7. Lifetime Trajectory of AD

The biomarker trajectory of AD — mapped most clearly by Jack et al.(Lancet Neurol 2010, 2013) using the DIAN cohort of autosomal-dominant familial AD — shows that pathology accumulates for 15–25 years before symptoms:

  1. Aβ accumulation begins first — CSF Aβ42 declines and amyloid PET begins to rise ~20 yrs before symptom onset.
  2. Tau pathology follows ~5–10 yrs later, beginning in entorhinal cortex; CSF p-tau217 rises in parallel.
  3. Neurodegeneration (FDG-PET hypometabolism, hippocampal atrophy) emerges ~5–10 yrs before clinical symptoms.
  4. Cognitive decline begins as MCI; CDR transitions from 0 → 0.5.
  5. Dementia — CDR ≥1, functional decline, loss of independence.

This long preclinical phase is both an opportunity and a frustration: there is a wide therapeutic window, but no current drug targets the earliest molecular events before plaques and tangles form.

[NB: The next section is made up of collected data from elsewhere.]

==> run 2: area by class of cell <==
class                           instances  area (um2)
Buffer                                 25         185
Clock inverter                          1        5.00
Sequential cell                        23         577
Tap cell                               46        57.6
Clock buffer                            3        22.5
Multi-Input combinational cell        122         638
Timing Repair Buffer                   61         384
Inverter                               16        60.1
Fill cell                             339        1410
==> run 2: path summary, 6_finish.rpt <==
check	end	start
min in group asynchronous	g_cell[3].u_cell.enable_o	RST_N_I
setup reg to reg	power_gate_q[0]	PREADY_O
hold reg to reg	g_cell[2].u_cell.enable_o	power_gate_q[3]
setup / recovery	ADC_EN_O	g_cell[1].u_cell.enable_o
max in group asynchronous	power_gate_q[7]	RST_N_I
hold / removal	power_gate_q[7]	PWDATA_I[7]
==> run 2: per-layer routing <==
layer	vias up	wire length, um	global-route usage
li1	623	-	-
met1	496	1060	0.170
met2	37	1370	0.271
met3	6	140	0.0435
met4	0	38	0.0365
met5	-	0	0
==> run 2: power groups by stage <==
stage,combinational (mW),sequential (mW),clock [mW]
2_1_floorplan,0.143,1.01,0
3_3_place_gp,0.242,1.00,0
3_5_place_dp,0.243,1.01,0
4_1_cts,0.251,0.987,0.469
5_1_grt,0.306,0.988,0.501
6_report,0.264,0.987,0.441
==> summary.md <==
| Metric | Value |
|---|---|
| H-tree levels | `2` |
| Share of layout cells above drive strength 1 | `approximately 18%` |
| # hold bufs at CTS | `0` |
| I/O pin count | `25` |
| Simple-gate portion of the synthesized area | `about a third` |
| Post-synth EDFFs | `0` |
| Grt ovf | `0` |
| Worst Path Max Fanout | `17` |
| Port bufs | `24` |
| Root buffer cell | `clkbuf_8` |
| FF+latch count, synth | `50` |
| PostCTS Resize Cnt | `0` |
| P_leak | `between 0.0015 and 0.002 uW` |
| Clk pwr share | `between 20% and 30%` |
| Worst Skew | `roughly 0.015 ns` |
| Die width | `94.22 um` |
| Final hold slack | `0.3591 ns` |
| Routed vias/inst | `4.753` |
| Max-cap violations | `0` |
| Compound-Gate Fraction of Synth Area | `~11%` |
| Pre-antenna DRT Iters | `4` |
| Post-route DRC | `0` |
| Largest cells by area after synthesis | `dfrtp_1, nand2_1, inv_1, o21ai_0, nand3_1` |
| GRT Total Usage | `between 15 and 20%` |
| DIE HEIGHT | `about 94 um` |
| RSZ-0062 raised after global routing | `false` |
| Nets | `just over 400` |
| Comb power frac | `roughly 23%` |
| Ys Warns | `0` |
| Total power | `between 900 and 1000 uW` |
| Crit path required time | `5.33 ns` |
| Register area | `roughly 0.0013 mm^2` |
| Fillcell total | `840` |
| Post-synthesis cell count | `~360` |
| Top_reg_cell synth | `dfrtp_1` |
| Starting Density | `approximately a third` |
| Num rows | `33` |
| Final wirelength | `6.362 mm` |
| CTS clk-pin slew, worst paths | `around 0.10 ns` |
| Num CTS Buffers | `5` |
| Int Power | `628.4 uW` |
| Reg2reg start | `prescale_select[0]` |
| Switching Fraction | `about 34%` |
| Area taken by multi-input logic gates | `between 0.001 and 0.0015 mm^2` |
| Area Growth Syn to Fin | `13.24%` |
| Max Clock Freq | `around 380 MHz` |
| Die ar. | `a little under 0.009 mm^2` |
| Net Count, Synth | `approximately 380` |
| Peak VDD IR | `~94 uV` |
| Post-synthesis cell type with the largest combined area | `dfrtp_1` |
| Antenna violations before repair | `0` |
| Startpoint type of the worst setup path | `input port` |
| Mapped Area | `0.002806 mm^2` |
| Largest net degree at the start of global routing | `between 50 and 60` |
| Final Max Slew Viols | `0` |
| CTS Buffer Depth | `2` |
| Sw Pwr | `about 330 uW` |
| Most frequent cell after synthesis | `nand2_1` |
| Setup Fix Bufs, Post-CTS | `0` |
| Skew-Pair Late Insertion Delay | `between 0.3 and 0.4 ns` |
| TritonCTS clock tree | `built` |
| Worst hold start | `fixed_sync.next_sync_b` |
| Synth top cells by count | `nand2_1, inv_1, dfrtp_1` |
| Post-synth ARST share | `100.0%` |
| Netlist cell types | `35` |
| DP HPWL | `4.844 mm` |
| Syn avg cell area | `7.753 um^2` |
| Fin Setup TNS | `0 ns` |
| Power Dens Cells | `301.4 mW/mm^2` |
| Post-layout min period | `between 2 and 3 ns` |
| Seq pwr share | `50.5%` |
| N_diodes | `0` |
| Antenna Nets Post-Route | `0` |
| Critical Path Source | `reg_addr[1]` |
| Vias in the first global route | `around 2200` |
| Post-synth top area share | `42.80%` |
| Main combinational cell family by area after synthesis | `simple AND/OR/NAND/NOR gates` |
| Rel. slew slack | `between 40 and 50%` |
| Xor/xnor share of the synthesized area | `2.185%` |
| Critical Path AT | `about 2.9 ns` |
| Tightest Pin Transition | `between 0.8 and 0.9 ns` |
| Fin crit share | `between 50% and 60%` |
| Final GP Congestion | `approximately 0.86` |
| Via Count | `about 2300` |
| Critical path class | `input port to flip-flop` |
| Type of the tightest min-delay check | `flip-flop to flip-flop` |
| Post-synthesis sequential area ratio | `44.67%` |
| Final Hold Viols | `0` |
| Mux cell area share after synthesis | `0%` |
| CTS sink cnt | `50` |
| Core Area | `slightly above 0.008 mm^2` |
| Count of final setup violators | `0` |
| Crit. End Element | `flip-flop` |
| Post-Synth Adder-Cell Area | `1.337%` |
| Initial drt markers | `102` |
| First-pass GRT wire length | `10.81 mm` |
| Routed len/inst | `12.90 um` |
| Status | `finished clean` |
--- config.mk ---
export PLATFORM = sky130hd
export DESIGN_NAME = ogw_otp_write
export DESIGN_NICKNAME = d
export VERILOG_FILES = /design/src/rtl/ogw_pkg.sv /design/src/rtl/ogw_otp_write.sv /design/src/rtl/ogw_sync.sv /design/src/rtl/ogw_otp_cells.sv
export SDC_FILE = /design/constraint.sdc
export NUM_CORES = 1
export LEC_CHECK = 0
export ABC_AREA = 0
export BUFFER_PORTS_ARGS = -buffer_cell sky130_fd_sc_hd__buf_2
export CAP_MARGIN = 20
export CELL_PAD_IN_SITES_DETAIL_PLACEMENT = 0
export CELL_PAD_IN_SITES_GLOBAL_PLACEMENT = 2
export CORE_ASPECT_RATIO = 0.6
export CORE_MARGIN = 4
export CORE_UTILIZATION = 38
export CTS_BUF_LIST = sky130_fd_sc_hd__clkbuf_8
export DETAILED_ROUTE_END_ITERATION = 8
export GPL_TIMING_DRIVEN = 0
export PLACE_DENSITY = 0.84
export SLEW_MARGIN = 30
export SYNTH_ARGS = -nofsm -noshare
export SYNTH_HDL_FRONTEND = slang
export SYNTH_HIERARCHICAL = 1
export SYNTH_SLANG_ARGS = --single-unit
--- constraint.sdc ---
create_clock -name core_clk -period 3.39 [get_ports core_clk]
set_input_delay 0.5085 -clock core_clk [delete_from_list [all_inputs] [get_ports core_clk]]
set_output_delay 0.5085 -clock core_clk [all_outputs]
set_load 0.05 [all_outputs]
--- src/rtl/ogw_pkg.sv ---
// Purpose: shared constants, types and helpers for the two-wire OTP write block
// Assumes: location codes are five bits wide; channel values are ten bits wide
// Notes:   the device address default is arbitrary and carries no meaning
package ogw_pkg;

  // ----------------------------------------
  // sizes
  // ----------------------------------------
  localparam int          NUM_CHAN      = 16;
  localparam int          VAL_W         = 10;
  localparam int          IDX_W         = 4;

  // ----------------------------------------
  // location codes
  // ----------------------------------------
  localparam logic [4:0]  LOC_CH_LAST   = 5'h0d;
  localparam logic [4:0]  LOC_VCOM_A    = 5'h12;
  localparam logic [4:0]  LOC_VCOM_B    = 5'h13;
  localparam logic [4:0]  LOC_LOCK      = 5'h14;  // otp_write_lock location
  localparam logic [4:0]  LOC_NONE      = 5'h1f;
  localparam logic [4:0]  VCOM_SKIP     = 5'h04;
  localparam logic [2:0]  LOC_TOP_ZERO  = 3'h0;

  // ----------------------------------------
  // byte framing and field layout
  // ----------------------------------------
  localparam logic [3:0]  BITS_PER_BYTE = 4'h8;
  localparam logic [1:0]  OTP_SEL       = 2'h1;
  localparam int          SEL_HI        = 7;
  localparam int          SEL_LO        = 6;
  localparam int          LOCK_BIT      = 0;
  localparam logic [6:0]  DEV_ADDR_DEF  = 7'h2a;  // arbitrary value

  // ----------------------------------------
  // types
  // ----------------------------------------
  typedef logic [NUM_CHAN-1:0][VAL_W-1:0] ogw_bank_t;

  typedef struct packed {
    logic             en;
    logic [4:0]       code;
    logic [VAL_W-1:0] val;
  } ogw_otp_wr_t;

  typedef enum logic [2:0] {
    ST_IDLE = 3'h0,
    ST_DEV  = 3'h1,
    ST_LOC  = 3'h2,
    ST_DHI  = 3'h3,
    ST_DLO  = 3'h4,
    ST_RHI  = 3'h5,
    ST_RLO  = 3'h6,
    ST_SKIP = 3'h7
  } ogw_state_t;

  // ----------------------------------------
  // helpers
  // ----------------------------------------
  function automatic logic ogw_is_chan(input logic [4:0] code);
    return (code <= LOC_CH_LAST) || (code == LOC_VCOM_A) || (code == LOC_VCOM_B);
  endfunction

  function automatic logic [IDX_W-1:0] ogw_loc_index(input logic [4:0] code);
    logic [4:0] shifted;
    shifted = code - VCOM_SKIP;
    if (code <= LOC_CH_LAST) begin
      return code[IDX_W-1:0];
    end
    return shifted[IDX_W-1:0];
  endfunction

endpackage
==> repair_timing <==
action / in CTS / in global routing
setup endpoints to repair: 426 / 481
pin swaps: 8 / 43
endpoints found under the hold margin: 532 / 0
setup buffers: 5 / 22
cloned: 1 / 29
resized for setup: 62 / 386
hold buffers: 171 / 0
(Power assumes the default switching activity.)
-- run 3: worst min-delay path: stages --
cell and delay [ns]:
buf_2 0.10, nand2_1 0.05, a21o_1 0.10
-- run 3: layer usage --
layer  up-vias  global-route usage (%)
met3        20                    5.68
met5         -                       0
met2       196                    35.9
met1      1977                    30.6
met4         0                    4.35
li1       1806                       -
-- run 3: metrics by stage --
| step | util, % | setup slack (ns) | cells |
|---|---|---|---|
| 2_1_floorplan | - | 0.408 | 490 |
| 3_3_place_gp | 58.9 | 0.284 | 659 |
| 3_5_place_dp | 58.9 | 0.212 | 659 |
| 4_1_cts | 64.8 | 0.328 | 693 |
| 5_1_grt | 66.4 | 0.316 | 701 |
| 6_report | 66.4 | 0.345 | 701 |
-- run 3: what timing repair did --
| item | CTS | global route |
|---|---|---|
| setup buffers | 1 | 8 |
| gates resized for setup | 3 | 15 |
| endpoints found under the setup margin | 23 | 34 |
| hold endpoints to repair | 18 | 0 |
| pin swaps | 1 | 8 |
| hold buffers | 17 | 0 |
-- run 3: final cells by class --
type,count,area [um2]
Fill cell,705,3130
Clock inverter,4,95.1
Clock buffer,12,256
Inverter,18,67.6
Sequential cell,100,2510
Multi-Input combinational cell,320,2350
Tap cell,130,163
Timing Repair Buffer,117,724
File: config.mk
export PLATFORM = sky130hd
export DESIGN_NAME = cpm_top
export DESIGN_NICKNAME = d
export VERILOG_FILES = /design/src/rtl/cpm_pkg.sv /design/src/rtl/cpm_sync.sv /design/src/rtl/cpm_fifo.sv /design/src/rtl/cpm_top.sv
export VERILOG_INCLUDE_DIRS = /design/src /design/src/rtl
export SDC_FILE = /design/constraint.sdc
export NUM_CORES = 1
export LEC_CHECK = 0
export ABC_CLOCK_PERIOD_IN_PS = 5300
export BUFFER_PORTS_ARGS = -buffer_cell sky130_fd_sc_hd__buf_2
export CAP_MARGIN = 20
export CELL_PAD_IN_SITES_DETAIL_PLACEMENT = 1
export CELL_PAD_IN_SITES_GLOBAL_PLACEMENT = 1
export CORE_UTILIZATION = 33
export DETAILED_ROUTE_END_ITERATION = 8
export PLACE_DENSITY_LB_ADDON = 0.1
export SLEW_MARGIN = 20
export SYNTH_ARGS = -nofsm -noshare
export SYNTH_HDL_FRONTEND = slang
export SYNTH_SLANG_ARGS = --single-unit
File: constraint.sdc
create_clock -name core_clk -period 5.3 [get_ports core_clk]
set_input_delay 0.265 -clock core_clk [delete_from_list [all_inputs] [get_ports core_clk]]
set_output_delay 0.265 -clock core_clk [all_outputs]
set_load 0.03 [all_outputs]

The A4 study (anti-amyloid in cognitively normal amyloid-PET-positive adults) is testing primary prevention.

8. A Brief History

  • 1906 — Alois Alzheimer presents the case of Auguste Deter (51 yo, dementia, plaques and tangles on autopsy) at Tübingen.
  • 1910 — Emil Kraepelin coins “Alzheimer’s disease” in his Handbook.
  • 1968 — Roth, Tomlinson & Blessed correlate plaque count with cognitive scores: pathology drives clinical disease.
  • 1976 — Davies and Maloney show cholinergic deficit in AD brain — basis of cholinesterase inhibitors.
  • 1984 — Glenner and Wong purify Aβ from cerebrovascular amyloid; Masters and Beyreuther repeat from plaques (1985).
  • 1987 — APP gene cloned; located on chromosome 21 (the “Down syndrome connection” explained).
  • 1991 — First APP missense mutations linked to early-onset familial AD (Goate et al.).
  • 1992 — Hardy & Higgins articulate the amyloid cascade hypothesis.
  • 1993 — APOE-ε4 identified as the major late-onset risk allele (Strittmatter, Saunders, Roses).
  • 1995 — Presenilin 1 and 2 cloned (Sherrington, Levy-Lahad).
  • 1993–96 — Tacrine, donepezil, rivastigmine, galantamine: cholinesterase inhibitor era.
  • 2003 — Memantine approved (NMDA partial antagonist).
  • 2004 — First amyloid-PET imaging with PiB ([Klunk & Mathis]).
  • 2018 — NIA-AA biological “ATN” framework.
  • 2021 — Aducanumab accelerated approval — controversial; later withdrawn.
  • 2023 — Lecanemab full approval (CLARITY-AD, NEJM 2023): 27% slowing of CDR-SB decline.
  • 2024 — Donanemab full approval (TRAILBLAZER-ALZ-2, JAMA 2023): 35% slowing in low/medium tau.
  • 2024 — Plasma p-tau217 emerges as accurate, accessible AD biomarker.
Key references for further reading. Jack et al., NIA-AA Research Framework, Alzheimers Dement 2018; Livingston et al., Lancet Commission on Dementia Prevention 2020 + 2024 update; GBD 2019 Dementia Collaborators, Lancet Public Health 2022; Hardy & Selkoe, The amyloid hypothesis at 25, Science 2002; van Dyck et al., Lecanemab in early Alzheimer’s disease, NEJM 2023; Sims et al., Donanemab in early symptomatic Alzheimer’s disease, JAMA 2023.